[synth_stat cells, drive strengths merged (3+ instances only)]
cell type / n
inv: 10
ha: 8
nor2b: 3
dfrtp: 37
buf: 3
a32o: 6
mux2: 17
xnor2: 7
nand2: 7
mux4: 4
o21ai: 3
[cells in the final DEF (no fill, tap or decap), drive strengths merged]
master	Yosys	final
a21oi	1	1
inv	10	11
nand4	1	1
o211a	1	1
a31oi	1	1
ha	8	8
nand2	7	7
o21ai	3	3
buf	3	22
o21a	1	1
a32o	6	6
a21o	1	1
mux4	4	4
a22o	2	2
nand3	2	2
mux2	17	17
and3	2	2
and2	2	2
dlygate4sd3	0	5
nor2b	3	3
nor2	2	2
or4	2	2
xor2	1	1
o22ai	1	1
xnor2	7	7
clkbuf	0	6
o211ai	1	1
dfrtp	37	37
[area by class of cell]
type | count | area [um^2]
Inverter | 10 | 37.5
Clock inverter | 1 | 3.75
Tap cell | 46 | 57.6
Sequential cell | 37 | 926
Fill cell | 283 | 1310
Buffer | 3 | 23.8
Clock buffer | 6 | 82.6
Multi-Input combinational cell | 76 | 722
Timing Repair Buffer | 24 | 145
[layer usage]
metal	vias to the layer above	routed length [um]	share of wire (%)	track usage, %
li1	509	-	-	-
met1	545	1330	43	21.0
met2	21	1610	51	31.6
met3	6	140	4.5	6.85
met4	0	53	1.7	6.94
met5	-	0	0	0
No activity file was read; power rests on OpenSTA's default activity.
**src/rtl/instruction_fetch.sv**
```systemverilog
// Instruction fetch unit: one outstanding imem read at a time, then the word is held until the controller consumes it.
// Optional performance counters (fetch_count, stall_count) are compiled in with FETCH_PERF_EN.
module instruction_fetch #(
  parameter int              PC_W     = 64,
  parameter logic [PC_W-1:0] RESET_PC = '0
) (
  input  logic            clk,
  input  logic            rst,
  output logic            imem_req,
  output logic [PC_W-1:0] imem_addr,
  input  logic [31:0]     imem_rdata,
  input  logic            imem_valid,
  output logic [31:0]     instruction,
  output logic [9:0]      opcode,
  output logic            instr_valid,
  input  logic            instr_ready,
  input  logic            branch_taken,
  input  logic [PC_W-1:0] branch_target,
`ifdef FETCH_PERF_EN
  output logic [31:0]     fetch_count,
  output logic [31:0]     stall_count,
`endif
  output logic [PC_W-1:0] pc_out
);

  typedef enum logic [1:0] {
    IDLE  = 2'd0,
    FETCH = 2'd1,
    HOLD  = 2'd2,
    FLUSH = 2'd3
  } state_t;

  state_t          state;
  logic [PC_W-1:0] pc;
  logic [PC_W-1:0] target_aligned;
  logic            unused_target_bits;

  assign target_aligned     = {branch_target[PC_W-1:2], 2'b00};
  assign unused_target_bits = ^branch_target[1:0];
  assign imem_addr          = pc;
  assign opcode             = instruction[31:22];

  always_ff @(posedge clk) begin
    if (rst) begin
      state       <= IDLE;
      pc          <= {RESET_PC[PC_W-1:2], 2'b00};
      imem_req    <= 1'b0;
      instr_valid <= 1'b0;
      instruction <= '0;
      pc_out      <= '0;
    end else if (branch_taken) begin
      // A redirect wins everywhere; an already-issued read must still be drained in FLUSH.
      pc          <= target_aligned;
      instr_valid <= 1'b0;
      if ((state == FETCH || state == FLUSH) && !imem_valid) begin
        state    <= FLUSH;
        imem_req <= 1'b0;
      end else begin
        state    <= FETCH;
        imem_req <= 1'b1;
      end
    end else begin
      case (state)
        IDLE: begin
          state    <= FETCH;
          imem_req <= 1'b1;
        end
        FETCH: begin
          if (imem_valid) begin
            instruction <= imem_rdata;
            pc_out      <= pc;
            pc          <= pc + PC_W'(4);
            instr_valid <= 1'b1;
            imem_req    <= 1'b0;
            state       <= HOLD;
          end
        end
        HOLD: begin
          if (instr_valid && instr_ready) begin
            instr_valid <= 1'b0;
            imem_req    <= 1'b1;
            state       <= FETCH;
          end
        end
        FLUSH: begin
          if (imem_valid) begin
            imem_req <= 1'b1;
            state    <= FETCH;
          end
        end
        default: begin
          state    <= IDLE;
          imem_req <= 1'b0;
        end
      endcase
    end
  end

`ifdef FETCH_PERF_EN
  always_ff @(posedge clk) begin
    if (rst) begin
      fetch_count <= '0;
      stall_count <= '0;
    end else begin
      if (instr_valid && instr_ready)
        fetch_count <= fetch_count + 32'd1;
      if ((state == FETCH || state == FLUSH) && !imem_valid)
        stall_count <= stall_count + 32'd1;
    end
  end
`endif

endmodule

```
**config.mk**
```make
export PLATFORM = sky130hd
export DESIGN_NAME = instruction_fetch
export DESIGN_NICKNAME = d
export VERILOG_FILES = /design/src/rtl/instruction_fetch.sv
export SDC_FILE = /design/constraint.sdc
export NUM_CORES = 1
export LEC_CHECK = 0
export CAP_MARGIN = 20
export CELL_PAD_IN_SITES_DETAIL_PLACEMENT = 1
export CELL_PAD_IN_SITES_GLOBAL_PLACEMENT = 2
export CORE_MARGIN = 5
export CORE_UTILIZATION = 22
export CTS_CLUSTER_SIZE = 28
export DETAILED_ROUTE_END_ITERATION = 7
export HOLD_SLACK_MARGIN = 0.1
export PLACE_DENSITY = 0.79
export SLEW_MARGIN = 20
export SYNTH_ARGS = -nofsm -noshare
export SYNTH_HDL_FRONTEND = slang
export SYNTH_SLANG_ARGS = --single-unit
```
**constraint.sdc**
```tcl
create_clock -name clk -period 2.65 [get_ports clk]
set_input_delay 0.3975 -clock clk [delete_from_list [all_inputs] [get_ports clk]]
set_output_delay 0.3975 -clock clk [all_outputs]
set_load 0.02 [all_outputs]
```
==> results.sh <==
export IMPL_top_layer="met5"
export IMPL_dr_pass1_iters=6
export IMPL_clk_path_buf_depth=2
export IMPL_maxCapViolations=0
export IMPL_worst_path_max_fanout=24
export IMPL_yosysMostFrequentCell="nand2_1"
export IMPL_pre_cts_ws_ps=-12.9
export IMPL_via_per_inst=4.67
export IMPL_ant_nets=0
export IMPL_final_max_slew_viol_count=0
export IMPL_max_freq_ghz=0.387
export IMPL_synth_common_cells="nand2_1 (241), dfxtp_1 (160), a21oi_1 (114), clkbuf_1 (58), nor2_1 (49)"
export IMPL_io_buffers=266
export IMPL_wirelength_mm=30.2
export IMPL_grt_start_max_net_pins=97
export IMPL_setup_viol=0
export IMPL_rsz0062_at_grt="false"
export IMPL_drt_met1_wl_mm=13.3
export IMPL_fin_nets=1310
export IMPL_synth_cell_types=54
export IMPL_synthDominantCellAreaShare_pct=44.3
export IMPL_worstPathArrival_ps=2930
export IMPL_avgSynthCellArea_um2=7.77
export IMPL_yosys_warnings=0
export IMPL_hold_violations=0
export IMPL_synth_area_leader_cell="dfxtp_1"
export IMPL_period_share_pct=97.6
export IMPL_antenna_found_initial=2
export IMPL_cts_tree="yes"
export IMPL_initial_utilization_pct=22.3
export IMPL_die_y_um=191
export IMPL_synth_edf_count=0
export IMPL_htree_levels=4
export IMPL_overflow=0
export IMPL_drive_above_1_share_pct=10.5
export IMPL_grt_pass1_wl_mm=46.4
export IMPL_synth_area_leaders="dfxtp_1 (44%), nand2_1 (13%), a21oi_1 (7.9%), clkbuf_1 (3.0%), nor2_1 (2.5%)"
export IMPL_hold_class="primary input to flop"
export IMPL_chipWidth_um=191
export IMPL_syn_inst=930
export IMPL_power_density_mw_per_mm2=557
export IMPL_synth_ff_type="dfxtp_1"
export IMPL_worst_endpoint_required_ps=3000
export IMPL_grt_pass1_vias=8066
export IMPL_period_needed_ps=2590
export IMPL_async_reset_ff_share_pct=0
export IMPL_fillers=3855
export IMPL_outcome="complete, no violations"
export IMPL_synth_seq_cells=160
export IMPL_core_area_mm2=0.0325
export IMPL_cts_sinks=160
export IMPL_ir_worst_vdd_mv=0.428
export IMPL_syn_cell_area_mm2=0.00722
export IMPL_fin_skew_ps=11.3
export IMPL_wl_met3_mm=1.88
export IMPL_tightest_slew_ps=585
export IMPL_clk_latency_ps=440
export IMPL_wl_met2_mm=14.5
export IMPL_relSlewSlack_pct=61.0
export IMPL_drt_iter0_markers=243
export IMPL_placed_cells=1630
export IMPL_grtUsageTotal_pct=16.2
export IMPL_setup_ws_ps=63.8
export IMPL_cts_hold_buffers=0
export IMPL_wl_per_cell_um=18.2
export IMPL_startpoint_type="flop"
export IMPL_ys_seq_area_share_pct=44.3
export IMPL_drc_errors=0
export IMPL_dp_hpwl_mm=22.0
export IMPL_num_vias=7774
export IMPL_num_io_pins=273
export IMPL_dieArea_mm2=0.0366
export IMPL_ctsRootBufferMaster="clkbuf_16"
export IMPL_worstSetupPathType="flop to flop"
export IMPL_final_cells=1664
export IMPL_end_kind="flop"
export IMPL_power_leakage_nw=3.80
export IMPL_clk_pin_slew_ps=70
export IMPL_gp_congestion=0.790
export IMPL_area_growth_pct=57.7
export IMPL_rows=66
export IMPL_cts_buffers=17
-- final cells by class --
class / instances / area [µm²] / share of cell area, %
antenna: 1 / 2.50 / 0.0220
tap: 442 / 553 / 4.86
timing repair buffer: 339 / 3280 / 28.8
multi-input combinational: 676 / 3640 / 31.9
sequential: 160 / 3220 / 28.2
clock buffer: 21 / 460 / 4.04
inverter: 14 / 53.8 / 0.472
clock inverter: 11 / 184 / 1.62
-- stage by stage --
stage	TNS, ps	hold WS, ps	util [%]	instance area, µm²	power [mW]
4_1_cts	0	293	35.0	11300	6.45
6_report	0	312	35.1	11400	6.34
3_5_place_dp	-20.5	446	33.0	10700	3.63
5_1_grt	0	314	35.1	11400	6.63
3_3_place_gp	-39.5	441	33.0	10700	3.61
2_1_floorplan	0	516	-	7250	3.07
-- registers in the layout, summed over array words and instances, names as in the netlist --
register / flops
pc_out: 62
imem_addr: 62
instruction: 32
imem_req: 1
state: 2
instr_valid: 1
-- cell families after synthesis --
family	after synthesis	share of synthesized area, %
other	1	0.0519
buffers and inverters	97	5.89
adder cells (fa/ha/maj)	1	0.173
XOR/XNOR	24	2.91
AO/OA/AOI/OAI	208	18.1
flip-flops	160	44.3
AND/OR/NAND/NOR	439	28.5
[src/rtl/switch_debouncer.sv]
// N-bit switch debouncer with a registered change strobe.
// Define SWITCH_DEBOUNCER_EVT_CNT_EN to add the 8-bit evt_cnt_po change counter.
module switch_debouncer
    import debounce_pkg::*;
#(
    parameter int N_BITS     = 4,
    parameter int STABLE_CNT = DEB_DEFAULT_STABLE_CNT
) (
    input  logic                     clk_pi,
    input  logic                     rst_pi,
    input  logic [N_BITS-1:0]        raw_sw_pi,
    output logic [N_BITS-1:0]        clean_sw_po,
`ifdef SWITCH_DEBOUNCER_EVT_CNT_EN
    output logic                     changed_po,
    output logic [DEB_EVT_CNT_W-1:0] evt_cnt_po
`else
    output logic                     changed_po
`endif
);

    logic [N_BITS-1:0] w_flip;
    logic              r_changed;

    for (genvar gi = 0; gi < N_BITS; gi++) begin : g_bit
        debounce_bit #(
            .STABLE_CNT(STABLE_CNT)
        ) u_bit (
            .clk_pi  (clk_pi),
            .rst_pi  (rst_pi),
            .raw_pi  (raw_sw_pi[gi]),
            .clean_po(clean_sw_po[gi]),
            .flip_po (w_flip[gi])
        );
    end

    // Same-edge flips on several bits collapse into a single strobe.
    always_ff @(posedge clk_pi) begin
        if (rst_pi) begin
            r_changed <= 1'b0;
        end else begin
            r_changed <= |w_flip;
        end
    end

    assign changed_po = r_changed;

`ifdef SWITCH_DEBOUNCER_EVT_CNT_EN
    logic [DEB_EVT_CNT_W-1:0] r_evt_cnt;

    always_ff @(posedge clk_pi) begin
        if (rst_pi) begin
            r_evt_cnt <= '0;
        end else if (|w_flip) begin
            r_evt_cnt <= r_evt_cnt + DEB_EVT_CNT_W'(1);
        end
    end

    assign evt_cnt_po = r_evt_cnt;
`endif

endmodule
==> src/rtl/store_unit_if.sv <==
// Execute-stage to store-unit bus: store request in, lane controls and fault record out.
interface store_unit_if;
  import store_pkg::*;

  logic [F3_W-1:0]   funct3_i;
  logic              mem_write_i;
  logic [ADDR_W-1:0] addr_i;
  logic [DATA_W-1:0] store_data_i;
  logic              fault_clr_i;
  logic [BE_W-1:0]   write_en_o;
  logic [DATA_W-1:0] mem_wdata_o;
  logic              misaligned_o;
  logic              illegal_o;
  logic              fault_o;
  logic              fault_cause_o;
  logic [F3_W-1:0]   fault_funct3_o;
  logic [ADDR_W-1:0] fault_addr_o;

  modport master (
    output funct3_i, mem_write_i, addr_i, store_data_i, fault_clr_i,
    input  write_en_o, mem_wdata_o, misaligned_o, illegal_o,
           fault_o, fault_cause_o, fault_funct3_o, fault_addr_o
  );

  modport slave (
    input  funct3_i, mem_write_i, addr_i, store_data_i, fault_clr_i,
    output write_en_o, mem_wdata_o, misaligned_o, illegal_o,
           fault_o, fault_cause_o, fault_funct3_o, fault_addr_o
  );

endinterface
$ cat config.mk
export PLATFORM = sky130hd
export DESIGN_NAME = axil_reg_slice
export DESIGN_NICKNAME = d
export VERILOG_FILES = /design/src/rtl/axil_reg_slice.sv
export SDC_FILE = /design/constraint.sdc
export NUM_CORES = 1
export LEC_CHECK = 0
export ABC_CLOCK_PERIOD_IN_PS = 3230
export BUFFER_PORTS_ARGS = -buffer_cell sky130_fd_sc_hd__buf_2
export CORE_MARGIN = 4
export CORE_UTILIZATION = 47
export DETAILED_ROUTE_END_ITERATION = 12
export PLACE_DENSITY_LB_ADDON = 0.15
export SETUP_SLACK_MARGIN = 0.5
export SYNTH_ARGS = -nofsm -noshare
export SYNTH_HDL_FRONTEND = slang
export SYNTH_SLANG_ARGS = --single-unit
$ cat constraint.sdc
create_clock -name clk -period 3.23 [get_ports clk]
set_clock_uncertainty 0.15 [all_clocks]
set_input_delay 0.646 -clock clk [delete_from_list [all_inputs] [get_ports clk]]
set_output_delay 0.646 -clock clk [all_outputs]
set_load 0.05 [all_outputs]
===== src/rtl/ram_port_arbiter_pkg.sv =====
// rtl/ram_port_arbiter_pkg.sv - shared types and defaults for the RAM port arbiter
package ram_port_arbiter_pkg;

    localparam int ADDR_W_DEF = 9;
    localparam int DATA_W_DEF = 32;
    localparam int RD_LAT_DEF = 1;

    typedef enum logic [1:0] {
        ST_IDLE  = 2'd0,
        ST_ISSUE = 2'd1,
        ST_WAIT  = 2'd2,
        ST_DONE  = 2'd3
    } arb_state_e;

    typedef enum logic {
        REQ_CPU = 1'b0,
        REQ_DMA = 1'b1
    } req_id_e;

    function automatic req_id_e other_id(input req_id_e id);
        return (id == REQ_CPU) ? REQ_DMA : REQ_CPU;
    endfunction

endpackage


===== src/rtl/ram_arb_rr_pick.sv =====
// rtl/ram_arb_rr_pick.sv - 2-way round-robin picker, combinational
module ram_arb_rr_pick
    import ram_port_arbiter_pkg::*;
(
    input  logic    cpu_req,
    input  logic    dma_req,
    input  req_id_e last_grant,
    output req_id_e grant_id,
    output logic    grant_valid
);

    always_comb begin
        grant_valid = cpu_req | dma_req;
        grant_id    = REQ_CPU;
        if (cpu_req && dma_req) begin
            // On a tie the requester served least recently wins.
            grant_id = other_id(last_grant);
        end else if (dma_req) begin
            grant_id = REQ_DMA;
        end
    end

endmodule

* * *

**Instructions for the task**: Give the exact lines, and only those, from the line containing "export VERILOG_FILES = /design/src/rtl/axil_reg_slice.sv" through the line containing "round-robin picker, combinational" in the entries above.

**Result**:
export VERILOG_FILES = /design/src/rtl/axil_reg_slice.sv
export SDC_FILE = /design/constraint.sdc
export NUM_CORES = 1
export LEC_CHECK = 0
export ABC_CLOCK_PERIOD_IN_PS = 3230
export BUFFER_PORTS_ARGS = -buffer_cell sky130_fd_sc_hd__buf_2
export CORE_MARGIN = 4
export CORE_UTILIZATION = 47
export DETAILED_ROUTE_END_ITERATION = 12
export PLACE_DENSITY_LB_ADDON = 0.15
export SETUP_SLACK_MARGIN = 0.5
export SYNTH_ARGS = -nofsm -noshare
export SYNTH_HDL_FRONTEND = slang
export SYNTH_SLANG_ARGS = --single-unit
$ cat constraint.sdc
create_clock -name clk -period 3.23 [get_ports clk]
set_clock_uncertainty 0.15 [all_clocks]
set_input_delay 0.646 -clock clk [delete_from_list [all_inputs] [get_ports clk]]
set_output_delay 0.646 -clock clk [all_outputs]
set_load 0.05 [all_outputs]
===== src/rtl/ram_port_arbiter_pkg.sv =====
// rtl/ram_port_arbiter_pkg.sv - shared types and defaults for the RAM port arbiter
package ram_port_arbiter_pkg;

    localparam int ADDR_W_DEF = 9;
    localparam int DATA_W_DEF = 32;
    localparam int RD_LAT_DEF = 1;

    typedef enum logic [1:0] {
        ST_IDLE  = 2'd0,
        ST_ISSUE = 2'd1,
        ST_WAIT  = 2'd2,
        ST_DONE  = 2'd3
    } arb_state_e;

    typedef enum logic {
        REQ_CPU = 1'b0,
        REQ_DMA = 1'b1
    } req_id_e;

    function automatic req_id_e other_id(input req_id_e id);
        return (id == REQ_CPU) ? REQ_DMA : REQ_CPU;
    endfunction

endpackage


===== src/rtl/ram_arb_rr_pick.sv =====
// rtl/ram_arb_rr_pick.sv - 2-way round-robin picker, combinational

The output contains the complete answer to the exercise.